**MATERIAL FOR THE TASK:**
>>>
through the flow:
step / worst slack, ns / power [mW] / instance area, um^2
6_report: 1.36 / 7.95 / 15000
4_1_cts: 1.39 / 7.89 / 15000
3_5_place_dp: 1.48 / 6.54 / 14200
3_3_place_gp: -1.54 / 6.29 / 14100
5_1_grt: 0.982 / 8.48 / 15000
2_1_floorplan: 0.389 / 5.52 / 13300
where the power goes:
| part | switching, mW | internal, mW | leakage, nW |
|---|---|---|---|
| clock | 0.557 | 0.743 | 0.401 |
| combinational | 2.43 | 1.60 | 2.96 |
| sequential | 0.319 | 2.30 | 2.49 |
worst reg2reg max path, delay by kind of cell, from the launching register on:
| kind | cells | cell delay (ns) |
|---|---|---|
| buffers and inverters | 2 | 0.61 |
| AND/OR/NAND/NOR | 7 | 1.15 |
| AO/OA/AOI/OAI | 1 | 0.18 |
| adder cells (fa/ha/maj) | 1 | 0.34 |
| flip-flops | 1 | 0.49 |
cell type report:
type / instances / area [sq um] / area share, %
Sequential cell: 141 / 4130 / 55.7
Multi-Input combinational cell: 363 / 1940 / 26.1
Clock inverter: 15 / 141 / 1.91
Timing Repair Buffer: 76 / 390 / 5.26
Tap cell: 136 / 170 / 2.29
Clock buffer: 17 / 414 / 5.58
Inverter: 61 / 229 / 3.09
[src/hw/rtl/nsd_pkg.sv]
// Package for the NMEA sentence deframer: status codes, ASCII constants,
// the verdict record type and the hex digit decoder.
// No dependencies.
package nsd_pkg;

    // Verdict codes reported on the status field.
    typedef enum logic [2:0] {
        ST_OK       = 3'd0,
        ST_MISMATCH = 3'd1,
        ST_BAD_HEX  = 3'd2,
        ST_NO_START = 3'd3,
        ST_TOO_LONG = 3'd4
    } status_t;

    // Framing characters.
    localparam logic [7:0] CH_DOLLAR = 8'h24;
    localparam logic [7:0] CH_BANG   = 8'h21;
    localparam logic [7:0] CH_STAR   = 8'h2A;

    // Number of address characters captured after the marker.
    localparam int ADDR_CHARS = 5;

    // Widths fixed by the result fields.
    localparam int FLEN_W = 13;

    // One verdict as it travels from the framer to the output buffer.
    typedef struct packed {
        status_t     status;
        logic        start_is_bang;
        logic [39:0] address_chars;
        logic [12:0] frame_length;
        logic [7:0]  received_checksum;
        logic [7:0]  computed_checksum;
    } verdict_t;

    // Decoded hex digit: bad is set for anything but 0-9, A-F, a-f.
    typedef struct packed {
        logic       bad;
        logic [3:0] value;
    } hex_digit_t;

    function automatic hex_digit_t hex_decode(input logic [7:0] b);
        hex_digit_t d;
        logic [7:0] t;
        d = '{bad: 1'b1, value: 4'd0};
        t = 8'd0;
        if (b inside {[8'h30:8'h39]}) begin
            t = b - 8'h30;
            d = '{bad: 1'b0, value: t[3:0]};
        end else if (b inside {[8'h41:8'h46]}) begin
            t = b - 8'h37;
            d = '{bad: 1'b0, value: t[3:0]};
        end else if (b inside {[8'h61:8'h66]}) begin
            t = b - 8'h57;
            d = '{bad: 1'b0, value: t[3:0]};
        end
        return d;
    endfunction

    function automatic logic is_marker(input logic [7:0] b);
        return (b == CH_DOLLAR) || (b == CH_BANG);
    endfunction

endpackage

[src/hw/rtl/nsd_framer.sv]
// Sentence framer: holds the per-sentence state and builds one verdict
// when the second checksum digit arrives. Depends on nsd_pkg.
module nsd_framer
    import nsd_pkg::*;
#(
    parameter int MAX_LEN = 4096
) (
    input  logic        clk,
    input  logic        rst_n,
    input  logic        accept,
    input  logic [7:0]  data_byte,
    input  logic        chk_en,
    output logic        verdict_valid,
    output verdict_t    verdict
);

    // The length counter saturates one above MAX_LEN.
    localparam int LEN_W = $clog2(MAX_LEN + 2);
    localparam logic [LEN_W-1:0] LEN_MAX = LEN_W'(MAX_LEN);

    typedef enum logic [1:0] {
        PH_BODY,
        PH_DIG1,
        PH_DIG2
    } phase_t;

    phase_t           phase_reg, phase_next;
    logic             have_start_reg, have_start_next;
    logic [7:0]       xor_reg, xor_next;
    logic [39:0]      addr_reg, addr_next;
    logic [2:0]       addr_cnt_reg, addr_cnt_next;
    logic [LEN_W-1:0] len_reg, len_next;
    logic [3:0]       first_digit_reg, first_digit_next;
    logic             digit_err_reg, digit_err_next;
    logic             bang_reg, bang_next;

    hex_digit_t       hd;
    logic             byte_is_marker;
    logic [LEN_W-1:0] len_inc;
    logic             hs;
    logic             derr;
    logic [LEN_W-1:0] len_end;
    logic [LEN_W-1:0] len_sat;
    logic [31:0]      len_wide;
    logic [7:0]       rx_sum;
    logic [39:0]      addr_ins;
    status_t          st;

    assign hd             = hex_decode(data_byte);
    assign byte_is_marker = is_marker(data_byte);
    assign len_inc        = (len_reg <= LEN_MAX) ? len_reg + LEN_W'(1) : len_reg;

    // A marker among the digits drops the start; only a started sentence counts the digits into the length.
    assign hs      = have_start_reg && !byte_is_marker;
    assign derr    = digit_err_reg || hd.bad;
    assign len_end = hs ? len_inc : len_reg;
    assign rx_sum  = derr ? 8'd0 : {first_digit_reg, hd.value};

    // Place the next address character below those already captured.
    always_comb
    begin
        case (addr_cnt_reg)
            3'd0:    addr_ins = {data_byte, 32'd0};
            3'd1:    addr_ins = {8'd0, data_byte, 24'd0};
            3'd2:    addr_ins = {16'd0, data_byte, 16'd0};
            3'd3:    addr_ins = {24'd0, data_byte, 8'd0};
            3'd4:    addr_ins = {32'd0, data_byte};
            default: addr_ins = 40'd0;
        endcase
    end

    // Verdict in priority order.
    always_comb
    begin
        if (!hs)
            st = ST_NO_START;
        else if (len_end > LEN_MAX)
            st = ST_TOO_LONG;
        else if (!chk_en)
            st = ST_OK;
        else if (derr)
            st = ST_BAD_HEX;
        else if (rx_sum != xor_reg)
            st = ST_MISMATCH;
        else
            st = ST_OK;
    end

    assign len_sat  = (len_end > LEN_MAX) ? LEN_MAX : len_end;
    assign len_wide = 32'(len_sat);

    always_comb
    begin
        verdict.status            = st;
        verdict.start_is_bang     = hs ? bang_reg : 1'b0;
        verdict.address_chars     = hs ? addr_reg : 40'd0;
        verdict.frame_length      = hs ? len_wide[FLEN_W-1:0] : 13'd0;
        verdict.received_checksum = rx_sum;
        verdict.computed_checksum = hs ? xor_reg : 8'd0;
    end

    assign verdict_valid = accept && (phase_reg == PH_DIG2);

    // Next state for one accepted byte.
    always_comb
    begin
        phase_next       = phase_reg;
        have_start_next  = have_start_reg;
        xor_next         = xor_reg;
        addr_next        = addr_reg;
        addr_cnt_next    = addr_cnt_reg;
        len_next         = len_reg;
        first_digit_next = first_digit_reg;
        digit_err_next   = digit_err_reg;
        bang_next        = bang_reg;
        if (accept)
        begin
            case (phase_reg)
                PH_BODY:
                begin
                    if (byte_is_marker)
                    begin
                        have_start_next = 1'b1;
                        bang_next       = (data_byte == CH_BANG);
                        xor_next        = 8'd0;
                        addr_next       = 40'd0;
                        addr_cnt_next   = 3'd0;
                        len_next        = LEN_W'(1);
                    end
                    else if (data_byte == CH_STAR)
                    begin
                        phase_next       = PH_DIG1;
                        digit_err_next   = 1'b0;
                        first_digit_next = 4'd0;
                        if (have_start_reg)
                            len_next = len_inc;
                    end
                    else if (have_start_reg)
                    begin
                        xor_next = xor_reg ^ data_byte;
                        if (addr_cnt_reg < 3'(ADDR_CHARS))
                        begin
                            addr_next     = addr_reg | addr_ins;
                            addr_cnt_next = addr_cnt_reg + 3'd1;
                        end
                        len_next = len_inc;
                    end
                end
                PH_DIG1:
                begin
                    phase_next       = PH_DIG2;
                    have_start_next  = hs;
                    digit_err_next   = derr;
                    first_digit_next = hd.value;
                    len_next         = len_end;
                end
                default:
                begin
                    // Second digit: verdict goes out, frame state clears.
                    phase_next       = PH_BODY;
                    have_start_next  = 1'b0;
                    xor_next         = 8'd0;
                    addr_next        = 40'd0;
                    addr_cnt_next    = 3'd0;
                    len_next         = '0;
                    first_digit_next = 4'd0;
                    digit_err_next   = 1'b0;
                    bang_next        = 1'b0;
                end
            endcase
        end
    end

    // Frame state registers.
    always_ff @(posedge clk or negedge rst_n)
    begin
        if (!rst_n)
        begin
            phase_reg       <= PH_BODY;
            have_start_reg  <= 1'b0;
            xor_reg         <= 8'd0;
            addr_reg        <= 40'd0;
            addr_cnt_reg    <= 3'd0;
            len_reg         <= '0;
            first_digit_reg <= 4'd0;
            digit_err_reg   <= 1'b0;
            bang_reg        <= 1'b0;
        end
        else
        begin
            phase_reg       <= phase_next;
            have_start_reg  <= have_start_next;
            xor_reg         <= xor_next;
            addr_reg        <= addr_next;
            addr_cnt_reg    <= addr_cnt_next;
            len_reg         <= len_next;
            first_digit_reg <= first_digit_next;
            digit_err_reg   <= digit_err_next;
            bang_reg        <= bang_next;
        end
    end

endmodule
<<<
>>>
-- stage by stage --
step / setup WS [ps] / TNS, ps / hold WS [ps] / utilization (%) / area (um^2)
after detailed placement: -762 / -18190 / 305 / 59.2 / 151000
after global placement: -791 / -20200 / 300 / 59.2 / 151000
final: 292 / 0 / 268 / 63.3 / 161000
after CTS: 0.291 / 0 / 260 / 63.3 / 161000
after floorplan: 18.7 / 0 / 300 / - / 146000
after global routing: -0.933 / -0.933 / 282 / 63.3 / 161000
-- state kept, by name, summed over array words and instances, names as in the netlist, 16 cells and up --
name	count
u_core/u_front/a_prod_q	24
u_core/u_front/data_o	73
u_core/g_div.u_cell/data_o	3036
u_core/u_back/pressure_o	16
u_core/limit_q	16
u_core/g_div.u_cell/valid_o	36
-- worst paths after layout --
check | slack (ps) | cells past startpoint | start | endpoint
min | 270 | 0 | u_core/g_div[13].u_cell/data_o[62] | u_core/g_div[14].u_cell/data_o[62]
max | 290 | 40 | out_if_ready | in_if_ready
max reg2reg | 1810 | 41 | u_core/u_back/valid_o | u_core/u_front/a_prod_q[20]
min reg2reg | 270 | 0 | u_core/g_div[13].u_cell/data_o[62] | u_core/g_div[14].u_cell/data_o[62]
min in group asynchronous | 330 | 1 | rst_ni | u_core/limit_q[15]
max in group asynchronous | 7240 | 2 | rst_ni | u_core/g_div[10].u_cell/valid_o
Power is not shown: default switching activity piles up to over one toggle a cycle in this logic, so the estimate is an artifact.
<<<
**PROBLEM DETAILS:** The required answer is the run of lines above, starting at the line with "(fa/ha/maj) | 1 | 0.34 |" and ending at the line with "Clock buffer: 17 / 414 / 5.58", reproduced exactly with both ends.

**YOUR SOLUTION:**
| adder cells (fa/ha/maj) | 1 | 0.34 |
| flip-flops | 1 | 0.49 |
cell type report:
type / instances / area [sq um] / area share, %
Sequential cell: 141 / 4130 / 55.7
Multi-Input combinational cell: 363 / 1940 / 26.1
Clock inverter: 15 / 141 / 1.91
Timing Repair Buffer: 76 / 390 / 5.26
Tap cell: 136 / 170 / 2.29
Clock buffer: 17 / 414 / 5.58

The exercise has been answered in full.